*** Records for processing ***

### config.mk
export PLATFORM = sky130hd
export DESIGN_NAME = ctrl_mem_arb
export DESIGN_NICKNAME = d
export VERILOG_FILES = /design/src/rtl/ctrl_mem_arb.sv
export SDC_FILE = /design/constraint.sdc
export NUM_CORES = 1
export LEC_CHECK = 0
export ABC_AREA = 0
export ABC_CLOCK_PERIOD_IN_PS = 7700
export BUFFER_PORTS_ARGS = -buffer_cell sky130_fd_sc_hd__buf_2
export CORE_ASPECT_RATIO = 1.25
export CORE_UTILIZATION = 55
export DETAILED_ROUTE_END_ITERATION = 16
export GPL_ROUTABILITY_DRIVEN = 0
export PLACE_DENSITY = 0.78
export SETUP_SLACK_MARGIN = 0.4
export SYNTH_ARGS = -nofsm -noshare
export SYNTH_HDL_FRONTEND = slang
export SYNTH_SLANG_ARGS = --single-unit
### constraint.sdc
create_clock -name clock -period 7.7 [get_ports clock]
set_input_delay 1.54 -clock clock [delete_from_list [all_inputs] [get_ports clock]]
set_output_delay 1.54 -clock clock [all_outputs]
set_load 0.01 [all_outputs]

*** End of Records for processing ***

Problem requirements: Copy out only the lines of the records above from the one with "export DESIGN_NICKNAME = d" through the one with "set_input_delay 1.54 -clock", exactly as they stand, both included.

Answer area:
export DESIGN_NICKNAME = d
export VERILOG_FILES = /design/src/rtl/ctrl_mem_arb.sv
export SDC_FILE = /design/constraint.sdc
export NUM_CORES = 1
export LEC_CHECK = 0
export ABC_AREA = 0
export ABC_CLOCK_PERIOD_IN_PS = 7700
export BUFFER_PORTS_ARGS = -buffer_cell sky130_fd_sc_hd__buf_2
export CORE_ASPECT_RATIO = 1.25
export CORE_UTILIZATION = 55
export DETAILED_ROUTE_END_ITERATION = 16
export GPL_ROUTABILITY_DRIVEN = 0
export PLACE_DENSITY = 0.78
export SETUP_SLACK_MARGIN = 0.4
export SYNTH_ARGS = -nofsm -noshare
export SYNTH_HDL_FRONTEND = slang
export SYNTH_SLANG_ARGS = --single-unit
### constraint.sdc
create_clock -name clock -period 7.7 [get_ports clock]
set_input_delay 1.54 -clock clock [delete_from_list [all_inputs] [get_ports clock]]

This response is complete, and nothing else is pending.